10月16日、125試合目でリーグ優勝を決めた阪神のもう一つの戦いが、個人タイトル争いだった。個人タイトルというよりは、ランディ・バースの
三冠王に焦点が集まっていたと言った方が適切だろうか。セントラル初の外国人による大記録への興味は、首位打者争いただ一つとなっていた。
優勝決定時は首位バースが.346、2位が岡田彰布で.345の1厘差。バース独走の本塁打、打点と違って打率は他球団の主力も加わる争い。

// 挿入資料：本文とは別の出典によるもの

## config.mk

```make
export PLATFORM = sky130hd
export DESIGN_NAME = mul_arbiter
export DESIGN_NICKNAME = d
export VERILOG_FILES = /design/src/rtl/mul_arbiter.sv
export SDC_FILE = /design/constraint.sdc
export NUM_CORES = 1
export LEC_CHECK = 0
export ABC_AREA = 0
export CAP_MARGIN = 10
export CELL_PAD_IN_SITES_DETAIL_PLACEMENT = 0
export CELL_PAD_IN_SITES_GLOBAL_PLACEMENT = 2
export CORE_MARGIN = 4
export CORE_UTILIZATION = 24
export DETAILED_ROUTE_END_ITERATION = 10
export PLACE_DENSITY_LB_ADDON = 0.1
export SYNTH_ARGS = -nofsm -noshare
export SYNTH_HDL_FRONTEND = slang
export SYNTH_SLANG_ARGS = --single-unit
```

## constraint.sdc

```tcl
create_clock -name clk -period 10.8 [get_ports clk]
set_clock_uncertainty 0.05 [all_clocks]
set_input_delay 1.62 -clock clk [delete_from_list [all_inputs] [get_ports clk]]
set_output_delay 1.62 -clock clk [all_outputs]
set_load 0.02 [all_outputs]
```

## src/rtl/mul_arbiter.sv

```systemverilog
// mul_arbiter: shares one sequential shift-add multiplier between NUM_REQ
// requesters. Round-robin grant, a single operation in flight, and each
// product routed back to the requester that issued it.
// Optional build macro MUL_ARB_ZERO_BYPASS_EN: a granted request with a zero
// operand skips the multiplier and responds with a zero product directly.
module mul_arbiter #(
   parameter int LEN     = 32,
   parameter int NUM_REQ = 4
) (
   input  logic                   clk,
   input  logic                   rst,
   input  logic [NUM_REQ-1:0]     req_valid,
   output logic [NUM_REQ-1:0]     req_ready,
   input  logic [NUM_REQ*LEN-1:0] req_a,
   input  logic [NUM_REQ*LEN-1:0] req_b,
   output logic [NUM_REQ-1:0]     rsp_valid,
   input  logic [NUM_REQ-1:0]     rsp_ready,
   output logic [2*LEN-1:0]       rsp_product,
   output logic [LEN-1:0]         mul_multiplicand,
   output logic [LEN-1:0]         mul_multiplier,
   output logic                   mul_start,
   input  logic [2*LEN-1:0]       mul_product,
   input  logic                   mul_finish,
   output logic [31:0]            done_count
);

   localparam int ID_W = $clog2(NUM_REQ);

   typedef enum logic [1:0] {
      IDLE  = 2'd0,
      ISSUE = 2'd1,
      BUSY  = 2'd2,
      RESP  = 2'd3
   } state_t;

   state_t            state_q, state_d;
   logic [ID_W-1:0]   rr_ptr_q, rr_ptr_d;
   logic [ID_W-1:0]   id_q, id_d;
   logic [LEN-1:0]    a_q, a_d;
   logic [LEN-1:0]    b_q, b_d;
   logic [2*LEN-1:0]  result_q, result_d;
   logic [31:0]       done_count_q, done_count_d;

   logic              grant_found;
   logic [ID_W-1:0]   grant_id;
   logic [LEN-1:0]    grant_a;
   logic [LEN-1:0]    grant_b;
   logic              rsp_fire;

   // Round-robin search: first valid requester at or above rr_ptr, wrapping.
   always_comb begin
      logic [ID_W:0]   idx_wide;
      logic [ID_W-1:0] idx;
      // NOTE: every signal written in a combinational block gets a default
      // first, so no path leaves it unassigned and no latch is inferred.
      grant_found = 1'b0;
      grant_id    = '0;
      idx_wide    = '0;
      idx         = '0;
      for (int i = 0; i < NUM_REQ; i++) begin
         idx_wide = {1'b0, rr_ptr_q} + (ID_W+1)'(i);
         if (idx_wide >= (ID_W+1)'(NUM_REQ)) begin
            idx_wide = idx_wide - (ID_W+1)'(NUM_REQ);
         end
         idx = idx_wide[ID_W-1:0];
         if (!grant_found && req_valid[idx]) begin
            grant_found = 1'b1;
            grant_id    = idx;
         end
      end
   end

   assign grant_a  = req_a[grant_id*LEN +: LEN];
   assign grant_b  = req_b[grant_id*LEN +: LEN];
   assign rsp_fire = (state_q == RESP) && rsp_ready[id_q];

   // State and datapath registers.
   always_ff @(posedge clk or posedge rst) begin
      // NOTE: every control and datapath register is reset so that outputs
      // are defined zeros immediately; a reset mid-operation leaves nothing
      // stale behind.
      if (rst) begin
         state_q      <= IDLE;
         rr_ptr_q     <= '0;
         id_q         <= '0;
         a_q          <= '0;
         b_q          <= '0;
         result_q     <= '0;
         done_count_q <= '0;
      end else begin
         // NOTE: non-blocking assignments here so every register samples the
         // pre-edge value of every other, independent of statement order.
         state_q      <= state_d;
         rr_ptr_q     <= rr_ptr_d;
         id_q         <= id_d;
         a_q          <= a_d;
         b_q          <= b_d;
         result_q     <= result_d;
         done_count_q <= done_count_d;
      end
   end

   // Next-state and datapath update logic.
   always_comb begin
      state_d      = state_q;
      rr_ptr_d     = rr_ptr_q;
      id_d         = id_q;
      a_d          = a_q;
      b_d          = b_q;
      result_d     = result_q;
      done_count_d = done_count_q;
      case (state_q)
         IDLE: begin
            if (grant_found) begin
               a_d      = grant_a;
               b_d      = grant_b;
               id_d     = grant_id;
               rr_ptr_d = (grant_id == ID_W'(NUM_REQ-1)) ? '0 : grant_id + ID_W'(1);
               state_d  = ISSUE;
`ifdef MUL_ARB_ZERO_BYPASS_EN
               // A zero operand has a known product; skip the multiplier.
               if ((grant_a == '0) || (grant_b == '0)) begin
                  result_d = '0;
                  state_d  = RESP;
               end
`endif
            end
         end
         ISSUE: state_d = BUSY;
         BUSY: begin
            if (mul_finish) begin
               result_d = mul_product;
               state_d  = RESP;
            end
         end
         RESP: begin
            // Only the owning requester's ready completes the response.
            if (rsp_fire) begin
               done_count_d = done_count_q + 32'd1;
               state_d      = IDLE;
            end
         end
         default: state_d = IDLE;
      endcase
   end

   // Handshake outputs decoded from the current state.
   always_comb begin
      req_ready = '0;
      rsp_valid = '0;
      mul_start = 1'b0;
      case (state_q)
         IDLE:    if (grant_found && !rst) req_ready[grant_id] = 1'b1;
         ISSUE:   mul_start = 1'b1;
         RESP:    rsp_valid[id_q] = 1'b1;
         default: ;
      endcase
   end

   assign rsp_product      = result_q;
   assign mul_multiplicand = a_q;
   assign mul_multiplier   = b_q;
   assign done_count       = done_count_q;

endmodule

```

==> results of run 1 <==
==> placed cells by master, fill, tap and decap left out, types with 2 or more instances in the layout <==
cell type / count
sky130_fd_sc_hd__clkbuf_16: 17
sky130_fd_sc_hd__clkinv_2: 4
sky130_fd_sc_hd__clkinv_4: 3
sky130_fd_sc_hd__a21oi_1: 3
sky130_fd_sc_hd__xnor2_1: 20
sky130_fd_sc_hd__clkdlybuf4s50_1: 499
sky130_fd_sc_hd__mux2_2: 67
sky130_fd_sc_hd__mux2i_1: 65
sky130_fd_sc_hd__o21ai_0: 66
sky130_fd_sc_hd__nand3_4: 2
sky130_fd_sc_hd__ha_1: 6
sky130_fd_sc_hd__nor2_1: 8
sky130_fd_sc_hd__nor3_1: 5
sky130_fd_sc_hd__nand2_1: 81
sky130_fd_sc_hd__nand3_1: 75
sky130_fd_sc_hd__inv_1: 10
sky130_fd_sc_hd__inv_6: 4
sky130_fd_sc_hd__buf_4: 10
sky130_fd_sc_hd__nand4_1: 6
sky130_fd_sc_hd__o211ai_1: 64
sky130_fd_sc_hd__and4_1: 3
sky130_fd_sc_hd__nor4_1: 3
sky130_fd_sc_hd__diode_2: 7
sky130_fd_sc_hd__a211o_1: 64
sky130_fd_sc_hd__dfrtp_1: 166
sky130_fd_sc_hd__nor3b_1: 2
sky130_fd_sc_hd__nor4_4: 2
sky130_fd_sc_hd__xor2_1: 11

その中から、バースと岡田の2人が抜け出した。残り11試合時点では岡田が2厘差でトップに立っていたが、翌日にはすぐバースが抜き返す
デッドヒート。雌雄を決したのは消化試合の5試合で、バースが5戦全てに安打を打って2本塁打を含む14打数7安打、岡田はうち3戦での無安打が
響き18打数5安打。このシーズン事あるごとに「楽しくて仕方ない」と言っていた岡田の勢いをバースが振り切り、最終的に8厘の差がついてバースの
三冠王は成った。

最終盤の2連戦が巨人戦で、日本タイの本塁打記録が懸かっていたバースがほとんどの打席で歩かされたのも大きかった。しかし岡田が実質的に
諦めたのは128試合目の対中日戦、沢村賞投手・小松辰雄相手に4タコだった時で、対するバースは54号アーチなど2安打を放っていた。
岡田は日頃からバースのクセ盗みや配球読みの巧さを認めていたが、全日程終了後には「取りたかった」と溜息混じりに本音を呟いた。

ただ、この戦いは優勝翌日既にバースの勝利を予感させる出来事があった。前日の美酒に酔った選手たちが、16時前にナイターの行われる
神宮球場に到着しフラフラの状態で練習をこなす中で、バースは一人元気に打撃練習でサク越えを連発して首脳陣を驚かせていた。4時過ぎまで
浴びるように飲んでいたにもかかわらず、この日の試合でも53号の本塁打。バースは「グラウンドに入れば仕事をしっかりやる」と言ったが、
二日酔いの酷い優勝翌日でも、天王山と言われる試合でも同じ1試合と無駄にしなかった史上最強助っ人は自己管理の面でも超一流だった。